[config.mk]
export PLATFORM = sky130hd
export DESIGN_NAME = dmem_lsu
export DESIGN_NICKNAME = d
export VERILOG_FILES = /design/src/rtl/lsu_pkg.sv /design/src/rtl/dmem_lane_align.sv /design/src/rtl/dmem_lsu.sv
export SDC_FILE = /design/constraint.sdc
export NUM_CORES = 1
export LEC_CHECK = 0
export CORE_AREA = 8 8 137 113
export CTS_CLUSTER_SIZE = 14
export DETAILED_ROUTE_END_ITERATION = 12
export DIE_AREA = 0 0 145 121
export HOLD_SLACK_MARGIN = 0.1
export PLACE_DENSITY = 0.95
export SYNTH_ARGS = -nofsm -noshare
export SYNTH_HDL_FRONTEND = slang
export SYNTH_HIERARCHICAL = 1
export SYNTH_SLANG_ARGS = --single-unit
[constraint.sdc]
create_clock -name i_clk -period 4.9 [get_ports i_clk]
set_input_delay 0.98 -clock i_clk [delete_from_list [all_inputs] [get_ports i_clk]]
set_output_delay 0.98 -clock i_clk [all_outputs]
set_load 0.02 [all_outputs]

········

_WORK TO BE COMPLETED_. Return every line of the listing, word for word.

_SOLVED EXERCISE_.
[config.mk]
export PLATFORM = sky130hd
export DESIGN_NAME = dmem_lsu
export DESIGN_NICKNAME = d
export VERILOG_FILES = /design/src/rtl/lsu_pkg.sv /design/src/rtl/dmem_lane_align.sv /design/src/rtl/dmem_lsu.sv
export SDC_FILE = /design/constraint.sdc
export NUM_CORES = 1
export LEC_CHECK = 0
export CORE_AREA = 8 8 137 113
export CTS_CLUSTER_SIZE = 14
export DETAILED_ROUTE_END_ITERATION = 12
export DIE_AREA = 0 0 145 121
export HOLD_SLACK_MARGIN = 0.1
export PLACE_DENSITY = 0.95
export SYNTH_ARGS = -nofsm -noshare
export SYNTH_HDL_FRONTEND = slang
export SYNTH_HIERARCHICAL = 1
export SYNTH_SLANG_ARGS = --single-unit
[constraint.sdc]
create_clock -name i_clk -period 4.9 [get_ports i_clk]
set_input_delay 0.98 -clock i_clk [delete_from_list [all_inputs] [get_ports i_clk]]
set_output_delay 0.98 -clock i_clk [all_outputs]
set_load 0.02 [all_outputs]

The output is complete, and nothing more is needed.